I’m feeling abnormally exuberant lately. Maybe it’s because one of my best friends is back in town for the summer. Or maybe it’s just the optimistic vision that everything will fall into place and work out as it should. Personally, I think it’s a combination of both.
I’m not sure why I just felt reflective and wanted to express my thoughts before bed, although it’s already pretty late and I need to wake up early. I’ll probably regret this decision in the morning. I’ve listened to this same song 3 times in a row now—Falling Away by Hugh Wilson. Scratch that, 4 times (I just hit repeat). :]

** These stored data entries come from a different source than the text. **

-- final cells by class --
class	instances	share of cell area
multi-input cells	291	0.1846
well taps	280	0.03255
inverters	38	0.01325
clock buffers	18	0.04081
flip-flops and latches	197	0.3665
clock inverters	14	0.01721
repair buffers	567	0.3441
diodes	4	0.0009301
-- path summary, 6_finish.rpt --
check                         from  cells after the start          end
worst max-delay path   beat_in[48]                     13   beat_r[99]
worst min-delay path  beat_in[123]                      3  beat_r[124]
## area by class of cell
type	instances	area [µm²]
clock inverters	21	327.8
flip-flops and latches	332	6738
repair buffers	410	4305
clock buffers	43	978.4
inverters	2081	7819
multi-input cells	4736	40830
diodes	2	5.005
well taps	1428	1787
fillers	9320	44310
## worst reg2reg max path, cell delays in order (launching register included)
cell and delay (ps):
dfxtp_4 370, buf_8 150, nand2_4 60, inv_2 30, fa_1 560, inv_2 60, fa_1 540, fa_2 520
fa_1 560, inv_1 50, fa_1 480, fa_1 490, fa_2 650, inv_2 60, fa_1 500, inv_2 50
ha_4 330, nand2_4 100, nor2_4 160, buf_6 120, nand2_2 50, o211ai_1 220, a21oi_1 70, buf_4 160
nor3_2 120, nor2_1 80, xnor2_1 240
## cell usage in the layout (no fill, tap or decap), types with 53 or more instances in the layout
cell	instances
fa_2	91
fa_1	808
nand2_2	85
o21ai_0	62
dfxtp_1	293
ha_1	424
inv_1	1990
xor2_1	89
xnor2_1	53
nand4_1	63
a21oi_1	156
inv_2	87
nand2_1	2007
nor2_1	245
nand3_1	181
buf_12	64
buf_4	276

I feel so motivated and inspired by certain people I’m around. It’s just so refreshing, and their company makes my day that much brighter. I think it’s people like that who are needed in some lives, it’s just like the same feeling of getting a little umbrella in your drink, or noticing that someone has put more money in your parking meter. I know these comparisons seem silly, but the feeling is familiar to those situations for me. It’s just nice.
I suppose I should sleep now. I think these sudden urges to be reflective are nice to be able to write (well, type) down. It’s much nicer and more convinient than a diary. Although, I’m considering to start using a diary for a few reasons. 1.) I’m not sure how many (if any) people read this, let alone people I may or may not know. 2.) I’m not sure if I’d like my thoughts to be so publicly displayed, although that’s the price I’m paying for using an internet website, and 3.) I think it’d be nice to have something not technological for once. Something real, that I can hold, and touch, and look back on from time to time and see what was going through my head rather than just looking it up on the web like everything else.
Technology is beginning to scare me a little bit. I can’t even go to any bathroom anymore without everything activating by my touch or motion sensor. Before you know it there will be machines to drive for us or even worse, machines to feed us! The horror.